----- DATA SECTION -----
### src/rtl/rf_write_arbiter.sv
// rf_write_arbiter
// Shares the ID-stage register-file write port between the core writeback
// path (WB) and a FIFO-buffered late-return path (LD). Register 0 is never
// written. Reports read hazards for two decoder source registers.
//
// Ports:
//   CLK, RST                  clock, asynchronous active-high reset
//   wb_valid/addr/data        writeback request; wb_ready acknowledges it
//   ld_valid/addr/data        late-return request; ld_ready accepts into FIFO
//   rs_addr, rt_addr          decoder source registers to check
//   hazard_rs, hazard_rt      a write to that register is still pending
//   rf_we/rf_waddr/rf_wdata   registered register-file write port
//   fifo_count                LD entries currently buffered
module rf_write_arbiter #(
   parameter int unsigned FIFO_DEPTH   = 4,
   parameter int unsigned STARVE_LIMIT = 8
) (
   input  logic                          CLK,
   input  logic                          RST,
   input  logic                          wb_valid,
   input  logic [4:0]                    wb_addr,
   input  logic [31:0]                   wb_data,
   output logic                          wb_ready,
   input  logic                          ld_valid,
   input  logic [4:0]                    ld_addr,
   input  logic [31:0]                   ld_data,
   output logic                          ld_ready,
   input  logic [4:0]                    rs_addr,
   input  logic [4:0]                    rt_addr,
   output logic                          hazard_rs,
   output logic                          hazard_rt,
   output logic                          rf_we,
   output logic [4:0]                    rf_waddr,
   output logic [31:0]                   rf_wdata,
   output logic [$clog2(FIFO_DEPTH):0]   fifo_count
);

   localparam int unsigned PTR_W = $clog2(FIFO_DEPTH);
   localparam int unsigned CNT_W = PTR_W + 1;
   localparam int unsigned STV_W = $clog2(STARVE_LIMIT + 1);

   typedef enum logic [1:0] {
      IDLE     = 2'd0,
      GRANT_WB = 2'd1,
      GRANT_LD = 2'd2,
      FORCE_LD = 2'd3
   } state_t;

   state_t              state;
   state_t              next_state;
   logic [PTR_W-1:0]    rd_ptr;
   logic [PTR_W-1:0]    wr_ptr;
   logic [STV_W-1:0]    starve_cnt;
   logic [4:0]          mem_addr [FIFO_DEPTH];
   logic [31:0]         mem_data [FIFO_DEPTH];
   logic [FIFO_DEPTH-1:0] entry_valid;

   logic fifo_empty;
   logic force_ld;
   logic wb_req;
   logic push;
   logic pop;

   assign fifo_empty = (fifo_count == CNT_W'(0));
   assign force_ld   = (starve_cnt == STV_W'(STARVE_LIMIT)) && !fifo_empty;
   assign wb_req     = wb_valid && (wb_addr != 5'd0);

   // WB is only refused when the starved LD head is being forced through.
   assign wb_ready = !force_ld;
   assign ld_ready = (fifo_count < CNT_W'(FIFO_DEPTH)) && !RST;
   // Address-0 LD transfers complete the handshake but are dropped here.
   assign push     = ld_valid && ld_ready && (ld_addr != 5'd0);
   assign pop      = (next_state == GRANT_LD) || (next_state == FORCE_LD);

   // A write is presented to the register file in every non-idle state.
   assign rf_we = (state != IDLE);

   // Grant selection for this cycle
   always_comb begin
      next_state = IDLE;
      if (force_ld)
         next_state = FORCE_LD;
      else if (wb_req)
         next_state = GRANT_WB;
      else if (!fifo_empty)
         next_state = GRANT_LD;
   end

   // State, output stage, FIFO pointers/count and starvation counter
   always_ff @(posedge CLK or posedge RST) begin
      if (RST) begin
         state      <= IDLE;
         rf_waddr   <= 5'd0;
         rf_wdata   <= 32'd0;
         rd_ptr     <= '0;
         wr_ptr     <= '0;
         fifo_count <= '0;
         starve_cnt <= '0;
      end else begin
         state <= next_state;

         case (next_state)
            GRANT_WB: begin
               rf_waddr <= wb_addr;
               rf_wdata <= wb_data;
            end
            GRANT_LD, FORCE_LD: begin
               rf_waddr <= mem_addr[rd_ptr];
               rf_wdata <= mem_data[rd_ptr];
            end
            default: ;
         endcase

         if (push)
            wr_ptr <= wr_ptr + PTR_W'(1);
         if (pop)
            rd_ptr <= rd_ptr + PTR_W'(1);

         if (push && !pop)
            fifo_count <= fifo_count + CNT_W'(1);
         else if (pop && !push)
            fifo_count <= fifo_count - CNT_W'(1);

         // Counts WB grants that bypassed a waiting LD head.
         if (pop || fifo_empty)
            starve_cnt <= '0;
         else if ((next_state == GRANT_WB) && (starve_cnt != STV_W'(STARVE_LIMIT)))
            starve_cnt <= starve_cnt + STV_W'(1);
      end
   end

   // FIFO storage; validity is tracked by pointers and count, so no reset
   always_ff @(posedge CLK) begin
      if (push) begin
         mem_addr[wr_ptr] <= ld_addr;
         mem_data[wr_ptr] <= ld_data;
      end
   end

   // Hazard detection from registered state only
   always_comb begin
      hazard_rs = 1'b0;
      hazard_rt = 1'b0;
      for (int unsigned i = 0; i < FIFO_DEPTH; i++) begin
         // Entry i is live when its distance from the read pointer is below count.
         entry_valid[i] = (CNT_W'(PTR_W'(PTR_W'(i) - rd_ptr)) < fifo_count);
         if (entry_valid[i] && (mem_addr[i] == rs_addr))
            hazard_rs = 1'b1;
         if (entry_valid[i] && (mem_addr[i] == rt_addr))
            hazard_rt = 1'b1;
      end
      if (rf_we && (rf_waddr == rs_addr))
         hazard_rs = 1'b1;
      if (rf_we && (rf_waddr == rt_addr))
         hazard_rt = 1'b1;
      if (rs_addr == 5'd0)
         hazard_rs = 1'b0;
      if (rt_addr == 5'd0)
         hazard_rt = 1'b0;
   end

endmodule

### config.mk
export PLATFORM = sky130hd
export DESIGN_NAME = rf_write_arbiter
export DESIGN_NICKNAME = d
export VERILOG_FILES = /design/src/rtl/rf_write_arbiter.sv
export SDC_FILE = /design/constraint.sdc
export NUM_CORES = 1
export LEC_CHECK = 0
export ABC_AREA = 1
export CAP_MARGIN = 5
export CELL_PAD_IN_SITES_DETAIL_PLACEMENT = 1
export CELL_PAD_IN_SITES_GLOBAL_PLACEMENT = 2
export CORE_ASPECT_RATIO = 0.5
export CORE_MARGIN = 5
export CORE_UTILIZATION = 31
export DETAILED_ROUTE_END_ITERATION = 7
export GPL_ROUTABILITY_DRIVEN = 0
export MAX_ROUTING_LAYER = met4
export PLACE_DENSITY = 0.82
export REMOVE_ABC_BUFFERS = 1
export SLEW_MARGIN = 10
export SYNTH_ARGS = -nofsm -noshare
export SYNTH_HDL_FRONTEND = slang
export SYNTH_SLANG_ARGS = --single-unit
### constraint.sdc
create_clock -name CLK -period 2.85 [get_ports CLK]
set_input_delay 0.855 -clock CLK [delete_from_list [all_inputs] [get_ports CLK]]
set_output_delay 0.855 -clock CLK [all_outputs]
set_load 0.02 [all_outputs]
Word level (Yosys, flattened, before mapping) --
Memory sizes are Yosys's and may differ from the RTL's. Index checks and enable logic that the tools add are counted.
Word-level totals: register bits 50, memory bits (writable) 148, memories kept 2, output and inout bits 45, word-level logic and storage cells 96
Operators by class: reductions and logical operators 35, $add $sub $neg 9, magnitude comparators 5, muxes and demuxes 23, eq/ne operators 15
Memories:
- mem_data | depth 4, bits a word 32, read ports 1, clocked after memory_dff 0, wr ports 1, line 55 | logic [31:0] mem_data [FIFO_DEPTH];
- mem_addr | depth 4, bits a word 5, read ports 5, clocked after memory_dff 0, wr ports 1, line 54 | logic [4:0] mem_addr [FIFO_DEPTH];
Operators by type and width (number):
- 32-bit case mux with 2 select lines | 1
- 5-bit equality test | 10
- 1-bit logical AND | 18
- 1-bit two-way mux | 14
- 2-bit by 3-bit less-than comparator with 1-bit output | 4
- 5-bit zero test | 2
- 5-bit case mux with 2 select lines | 1
- 5-bit nonzero test | 2
- 4-bit two-way mux | 2
- 2-bit nonzero test | 4
- 2-bit two-way mux | 3
- 3-bit two-way mux | 2
- 1-bit zero test | 5
- 2-bit by 1-bit adder with 2-bit output (second input constant) | 2
- 4-bit by 1-bit adder with 4-bit output (second input constant) | 1
- 2-bit equality test (second input constant) | 2
- 4-bit equality test (second input constant) | 1
- 4-bit inequality test (second input constant) | 1
- 1-bit by 2-bit subtractor with 2-bit output (first input constant) | 2
- 2-bit subtractor (first input constant) | 2
- 3-bit by 1-bit adder with 3-bit output (second input constant) | 1
- 3-bit zero test | 1
- 3-bit less-than comparator (second input constant) | 1
- 3-bit by 1-bit subtractor with 3-bit output (second input constant) | 1
- 3 further kinds | 4

Depth between registers and ports, before layout --
depth in word-level cells 9, gate-level depth with buffers 13

Worst setup path before layout --
No wires, ideal clock.
path kind input to register, from input RST, to memory mem_addr[0][0] (enable), library setup time 431 ps, path buffers 0, data required time 2419 ps, stages on the path 3, data arrival time 3054 ps, path slack -635 ps, cells stage by stage nor2_1 -> nand3_1 -> nor2_1
On the way: longest elaborated chain between the ends 6
Ends and longest elaborated chain:
- from (decl) | line 19 | input logic RST,
- 1-bit zero test (no line)
- 1-bit logical AND | line 70 | assign ld_ready = (fifo_count < CNT_W'(FIFO_DEPTH)) && !RST;
- 1-bit logical AND (2 in series) | line 72 | assign push = ld_valid && ld_ready && (ld_addr != 5'd0);
- 1-bit two-way mux | line 134 | if (push) begin
- 1-bit two-way mux (not written as such) | line 135 | mem_addr[wr_ptr] <= ld_addr;
- to (decl) | line 54
No other way between the ends.

Worst setup path after layout --
from register rd_ptr[0], to output hazard_rs
On the way: longest elaborated chain between the ends 9, elaborated cells on any way between the ends 18
Ends and longest elaborated chain:
- from (decl) | line 51 | logic [PTR_W-1:0] rd_ptr;
- from (signal assigned) | line 117 | rd_ptr <= rd_ptr + PTR_W'(1);
- 1-bit by 2-bit subtractor with 2-bit output | line 146 | entry_valid[i] = (CNT_W'(PTR_W'(PTR_W'(i) - rd_ptr)) < fifo_count);
- 2-bit by 3-bit less-than comparator with 1-bit output | line 146
- 1-bit logical AND | line 147 | if (entry_valid[i] && (mem_addr[i] == rs_addr))
- 1-bit two-way mux (3 in series) | line 147
- 1-bit two-way mux (*) | line 147
- 1-bit two-way mux (*) | line 152 | if (rf_we && (rf_waddr == rs_addr))
- 1-bit two-way mux (*) | line 156 | if (rs_addr == 5'd0)
- to (decl) | line 30 | output logic hazard_rs,
Every way passes the cells marked *; elsewhere a longest branch is shown, timed or not.

==> results.toml <==
[finish]
layout_common_cells = "nand2_1 (295), edfxtp_1 (148), clkdlybuf4s50_1 (118)"
nNetsFinal = 1151
syn_to_final_growth_pct = 31.3
final_core_util_pct = 41.9
layout_commonest_cell = "nand2_1"
drive_above_1_share_pct = 12.4
fin_cells = 1446
antennaDiodeCount = 0
fin_area_um2 = 11700

[timing]
clock_skew_ps = 11.9
slew_headroom_pct = 62.3
tns_ps = -283
whs_ps = 490
worst_pin_slew_ps = 566
setup_ws_ps = -154
finalSetupViolations = 2
slew_viol_final = 0
max_freq_ghz = 0.333
fin_crit_sh_pct = 105
rsz0062_at_grt = "true"
hold_viol_final = 0
min_period_ps = 3000

[pwr]
pwr-share-comb_pct = 38.6
power.switching_mw = 3.83
internal_power_mw = 6.35
switching_share_pct = 37.6
seq_power_share_pct = 38.3
powerDensity_nw_per_um2 = 867
pwr-share-clk_pct = 23.1
leakage_nw = 4.86
ir_drop_mv = 0.513
p_total_mw = 10.2

[global_route]
grt_pass1_vias = 7234
antenna_found_initial = 0
grt_max_degree = 38
grt_usage_pct = 16.3
grt_pass1_wl_um = 40000
grt_overflow_total = 0

[clock_tree]
numCtsBuffers = 17
cts_buffer_depth = 2
clock_latency_ps = 440
cts_tree = "built"
cts.sinks = 198
cts-root-buf = "clkbuf_16"
htree_num_levels = 4
clk_pin_slew_ps = 80

[setup_path]
r2r_slack_ps = 520
path_class = "register to primary output"
crit_path_start_kind = "register"
r2r_start = "fifo_count[0]$_DFFE_PP0P_"
critPathCaptureType = "primary output"
regToRegEndpoint = "fifo_count[2]$_DFFE_PP0P_"
crit_fanout = 3
r2r_cells = 11
cp.required_ps = 2000
crit_path_start = "rd_ptr[0]$_DFFE_PP0N_"
arrival_ps = 2150

[yosys]
syn_area_per_cell_um2 = 10.3
synth_cell_type_count = 33
ys_async_sr_fraction_pct = 25.3
syn_inst = 871
synth_ff_type = "edfxtp_1"
synth_seq_area_share_pct = 63.8
ys_warn_count = 0
synth_edf_count = 148
syn-cell-area_um2 = 8930
ys_ff_latch = 198

[floorplan]
pin_count = 133
coreArea_um2 = 28000
die_w_um = 250
row_count = 43
dieArea_um2 = 32500
die_y_um = 130
start_util_pct = 31.9

[routing]
antenna_left = 0
drc = 0
via_count = 6702
drt_iter0_markers = 329
routed_wirelength_um = 25900
wire_per_inst_um = 17.9
routed_via_density = 4.63
dr.pass1.iters = 4

[place]
numPortBuffers = 132
dp_slack_ps = -883
place_inst = 1412
dpl.hpwl_um = 18600
place_area_um2 = 11100

[outcome]
violations = "negative setup slack"
status = "finished with violations"

[worst_hold_path]
whs_endpoint = "rf_wdata[30]$_DFFE_PP0P_"
hp-start = "rf_wdata[30]$_DFFE_PP0P_"
hold_depth = 2
hold_path.class = "register to register"

[run]
cap_violations = 0
==> layout make-up <==
class / instances / area [µm²]
flip-flops and latches: 198 / 5700
fillers: 3095 / 16300
clock inverters: 14 / 141
clock buffers: 18 / 439
repair buffers: 197 / 1890
well taps: 382 / 478
inverters: 79 / 297
multi-input cells: 558 / 2790
==> Yosys cell counts (2+ instances only) <==
cell type	n	area, µm²
a21oi_1	6	30.0
a22oi_1	26	195
a22oi_2	2	25.0
buf_2	12	60.1
buf_4	9	67.6
buf_6	5	56.3
clkbuf_1	9	33.8
dfrtp_1	50	1250
edfxtp_1	148	4440
ha_1	11	138
inv_1	74	278
inv_2	5	18.8
nand2_1	297	1110
nand2_2	3	18.8
nand3_1	64	320
nand4_1	3	18.8
nor2_1	65	244
nor2_2	2	12.5
nor3_1	2	10.0
o211ai_1	6	45.0
o21ai_0	7	35.0
o21ai_1	17	85.1
o22ai_1	3	18.8
xnor2_1	19	166
xor2_1	18	158
==> routing by layer <==
layer | vias up | global-route usage (%) | share of wire (%) | wire length (µm)
li1 | 3213 | - | - | -
met1 | 3387 | 19.3 | 44 | 11300
met2 | 89 | 30.3 | 53 | 13700
met3 | 13 | 2.69 | 2.7 | 697
met4 | 0 | 2.60 | 0.62 | 160
met5 | - | - | 0 | 0
==> power groups by stage <==
stage | clock network [mW] | logic [mW] | registers [mW]
finish | 2.35 | 3.93 | 3.90
CTS | 2.40 | 3.98 | 3.91
global route | 2.53 | 4.32 | 3.96
global placement | 0 | 3.83 | 3.93
detailed placement | 0 | 3.91 | 3.96
floorplan | 0 | 1.69 | 4.24
==> critical path, stage by stage, from the launching register on <==
cell	delay, ps
dfrtp_2	440
nor2_4	150
nor2_4	50
ha_1	260
a21boi_1	150
o21ai_1	70
buf_4	150
nand3_2	70
nand2_2	50
nor2_2	120
nor2_1	50
buf_4	160
==> worst max path at each step <==
| stage | to | slack (ps) | cells past startpoint |
|---|---|---|---|
| after detailed placement | hazard_rs | -880 | 8 |
| after global routing | hazard_rs | -320 | 12 |
| after global placement | hazard_rs | -780 | 8 |
| final | hazard_rs | -150 | 11 |
| after floorplan | mem_addr[0][0]$_DFFE_PP_ | -640 | 3 |
| after CTS | hazard_rs | -220 | 12 |
==> timing repair <==
| item | in CTS | in global routing |
|---|---|---|
| endpoints found under the hold margin | 0 | 0 |
| resized for setup | 37 | 4 |
| pin swaps | 9 | 3 |
| buffers inserted | 1 | 1 |
| setup endpoints to repair | 4 | 2 |
| hold buffers | 0 | 0 |
==> sequential cells by signal, summed over array words and instances (netlist names) <==
name,cells
mem_data,128
rf_wdata,32
mem_addr,20
rf_waddr,5
starve_cnt,4
fifo_count,3
rd_ptr,2
state,2
wr_ptr,2
==> cells by family (layout without fill, tap and decap cells) <==
family | Yosys count | after routing | synth area share [%]
AOI/OAI and AO/OA | 68 | 68 | 4.94
xor gates and xnor gates | 37 | 37 | 3.63
adders and majority gates | 12 | 12 | 1.76
buffers and inverters | 115 | 308 | 5.80
DFF | 198 | 198 | 63.8
and+or+nand+nor | 441 | 441 | 20.1
Power figures use the tool's default switching activity.
==> variant 1: new RTL, same flow settings <==
The 4 states of `state_t` get a one-hot encoding in 4 bits.
--- a/src/rtl/rf_write_arbiter.sv
+++ b/src/rtl/rf_write_arbiter.sv
@@ -39,11 +39,11 @@
    localparam int unsigned CNT_W = PTR_W + 1;
    localparam int unsigned STV_W = $clog2(STARVE_LIMIT + 1);
 
-   typedef enum logic [1:0] {
-      IDLE     = 2'd0,
-      GRANT_WB = 2'd1,
-      GRANT_LD = 2'd2,
-      FORCE_LD = 2'd3
+   typedef enum logic [3:0] {
+      IDLE     = 4'b0001,
+      GRANT_WB = 4'b0010,
+      GRANT_LD = 4'b0100,
+      FORCE_LD = 4'b1000
    } state_t;
 
    state_t              state;
Formal check against the unedited RTL: no difference found for any inputs over 4 cycles, from zero or initial values and one cycle with RST high; so few cycles prove little.
==> variant 1 against the unedited design <==
- global-route usage increased by 1.2 points
- cell area rose by 3.3%
- count of clock-buffer cells in the layout rose by 4
- hold slack lost 0.0086 ns
- routed wire length increased by 8.4%
- final cell count increased by 2.6%
- synthesized area up 0.92%
- total power is 6.2% higher
- sequential share of layout area shrank 1.1 points
- sequential cell count grew 2
- setup slack got worse by 0.072 ns
- the flow still finishes with violations (setup timing)
==> variant 1: results (changes against the unedited design) <==
outcome - finished with violations
violated checks - setup timing
synthesized area per cell - 10.11 µm² (-1.5%)
met1 usage - 20.20% (+0.94 points)
fin worst setup slack - -0.2256 ns (-0.07195 ns)
Async SR Flop Fraction - 26.00% (+0.75 points)
skew final - 0.01419 ns (+0.002240 ns)
initial antenna violation count - 1 (+1)
Post-synth top cells - nand2_1 (289), edfxtp_1 (148), inv_1 (72)
final wirelength - 28.04 mm (+8.4%)
Critical Path AT - 2.22 ns (+0.07 ns)
Fill cells - 3195 (+3.2%)
setup slack at placement - -0.8479 ns (+0.03481 ns)
final setup TNS - -0.3978 ns (-0.1148 ns)
Reg clk slew, reported paths - 0.06 ns (-0.02 ns)
DPL Wire Length - 18.36 mm (-1.0%)
first-pass GRT wire length - 42.45 mm (+6.1%)
sequential area share after synthesis - 63.75% (about the same)
gr usage total - 17.46% (+1.2 points)
Vias - 7012 (+4.6%)
leakage power - 4.934 nW (+1.6%)
Finish-stage setup viols - 2 (unchanged)
DRT iter0 DRCs - 406 (+23%)
RR Endpoint - rf_wdata[12]
nets@finish - 1178 (+2.3%)
reg2reg start - rd_ptr[0]
routed len/inst - 18.91 µm (+5.7%)
FF-to-FF setup slack - 0.10 ns (-0.42 ns)
met2 Track Usage GR - 32.05% (+1.7 points)
1st-pass router iterations - 5 (+1)
GR Layer Usage met3 - 2.868% (+0.18 points)
largest cells by area after synthesis - edfxtp_1 (49%), dfrtp_1 (14%), nand2_1 (12%), nand3_1 (3.3%), inv_1 (3.0%)
worst vdd ir - 0.5786 mV (+13%)
pin count of the biggest net entering global routing - 39 (+2.6%)
[variant 1: layout make-up]
class | instances | area [µm²] | area share, %
sequential | 200 | 5747 | 47.42
multi-input combinational | 571 | 2910 | 24.02
timing repair buffer | 210 | 2096 | 17.29
tap | 391 | 489.2 | 4.037
clock buffer | 22 | 454.2 | 3.748
inverter | 78 | 300.3 | 2.478
clock inverter | 10 | 118.9 | 0.9809
antenna | 1 | 2.502 | 0.02065
[variant 1: logic make-up after synthesis]
logic type | count (synthesis) | share of synthesized area, %
AO/OA/AOI/OAI | 89 | 4.983
XOR/XNOR | 42 | 4.080
adder cells (fa/ha/maj) | 12 | 1.749
buffers and inverters | 121 | 5.690
flip-flops | 200 | 63.75
AND/OR/NAND/NOR | 428 | 19.75
[variant 1: power breakdown]
group	switching [mW]	leakage, nW	internal [mW]
Combinational	2.66	2.71	1.84
Clock	1.06	0.273	1.32
Sequential	0.299	1.95	3.63
[variant 1: worst min-delay path by stage]
| stage | from | cells past startpoint | end | slack [ns] |
|---|---|---|---|---|
| floorplan | starve_cnt[0] | 1 | starve_cnt[0] | 0.45 |
| global placement | rf_wdata[22] | 2 | rf_wdata[22] | 0.47 |
| detailed placement | rf_wdata[22] | 2 | rf_wdata[22] | 0.47 |
| CTS | rf_wdata[22] | 2 | rf_wdata[22] | 0.49 |
| global route | rf_wdata[22] | 2 | rf_wdata[22] | 0.51 |
| finish | rf_wdata[13] | 2 | rf_wdata[13] | 0.48 |
[variant 1: layer usage]
layer	part of all wire, %	wire (µm)
met2	53	14800
met5	0	0
met1	42	11720
met4	1.3	373
met3	4.1	1151
[variant 1: timing repair]
action | CTS | global route
pin swaps | 21 | 9
buffers inserted | 15 | 2
setup endpoints to repair | 4 | 36
gates cloned | 0 | 3
hold buffers | 0 | 0
resized for setup | 52 | 17
[variant 1: worst max-delay path, cell delays in order (launching register included)]
cell     delay, ns
dfrtp_1       0.43
buf_6         0.14
nor2_4        0.04
nor2_4        0.13
inv_2         0.06
ha_4          0.27
nand2_2       0.05
nand2_2       0.08
nand2_4       0.07
nand3_2       0.09
nand3_2       0.10
nor2_4        0.11
nor2_1        0.06
buf_4         0.16
==> variant 2: new RTL, config.mk and constraints unchanged <==
Without the edit above. Set the parameter `STARVE_LIMIT` to 16 (it was 8).
--- a/src/rtl/rf_write_arbiter.sv
+++ b/src/rtl/rf_write_arbiter.sv
@@ -13,7 +13,7 @@
 //   fifo_count                LD entries currently buffered
 module rf_write_arbiter #(
    parameter int unsigned FIFO_DEPTH   = 4,
-   parameter int unsigned STARVE_LIMIT = 8
+   parameter int unsigned STARVE_LIMIT = 16
 ) (
    input  logic                          CLK,
    input  logic                          RST,
Function: same outputs for any inputs over 4 cycles, from zero or initial values and one cycle with RST high; that may be too few to reach the edited logic, so the function may still have changed.
==> variant 2 against the unedited design <==
- the flow still finishes with violations (setup timing)
- synthesized area rose by 0.64%
- setup slack improved by 0.019 ns
- sequential cell count rose by 1
- first-iteration DRC count rose by 33%
- final cell count rose by 1.5%
- routed wire length rose by 7.0%
- register-to-register slack got worse by 0.44 ns
- utilization fell by 0.24 points
- total power rose by 6.7%
- cell area rose by 2.1%
- sequential power rose by 2%
- critical path depth rose by 3
- die area rose by 0.60%
- critical path type unchanged
- highest routed layer unchanged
-----
# [WHAT THE TASK REQUIRES]
Using the entries shown above, reproduce verbatim the lines from the line bearing "place_inst = 1412" to the line bearing "clock inverters: 14 / 141", inclusive.

# [RESULT FOR THIS TASK]
place_inst = 1412
dpl.hpwl_um = 18600
place_area_um2 = 11100

[outcome]
violations = "negative setup slack"
status = "finished with violations"

[worst_hold_path]
whs_endpoint = "rf_wdata[30]$_DFFE_PP0P_"
hp-start = "rf_wdata[30]$_DFFE_PP0P_"
hold_depth = 2
hold_path.class = "register to register"

[run]
cap_violations = 0
==> layout make-up <==
class / instances / area [µm²]
flip-flops and latches: 198 / 5700
fillers: 3095 / 16300
clock inverters: 14 / 141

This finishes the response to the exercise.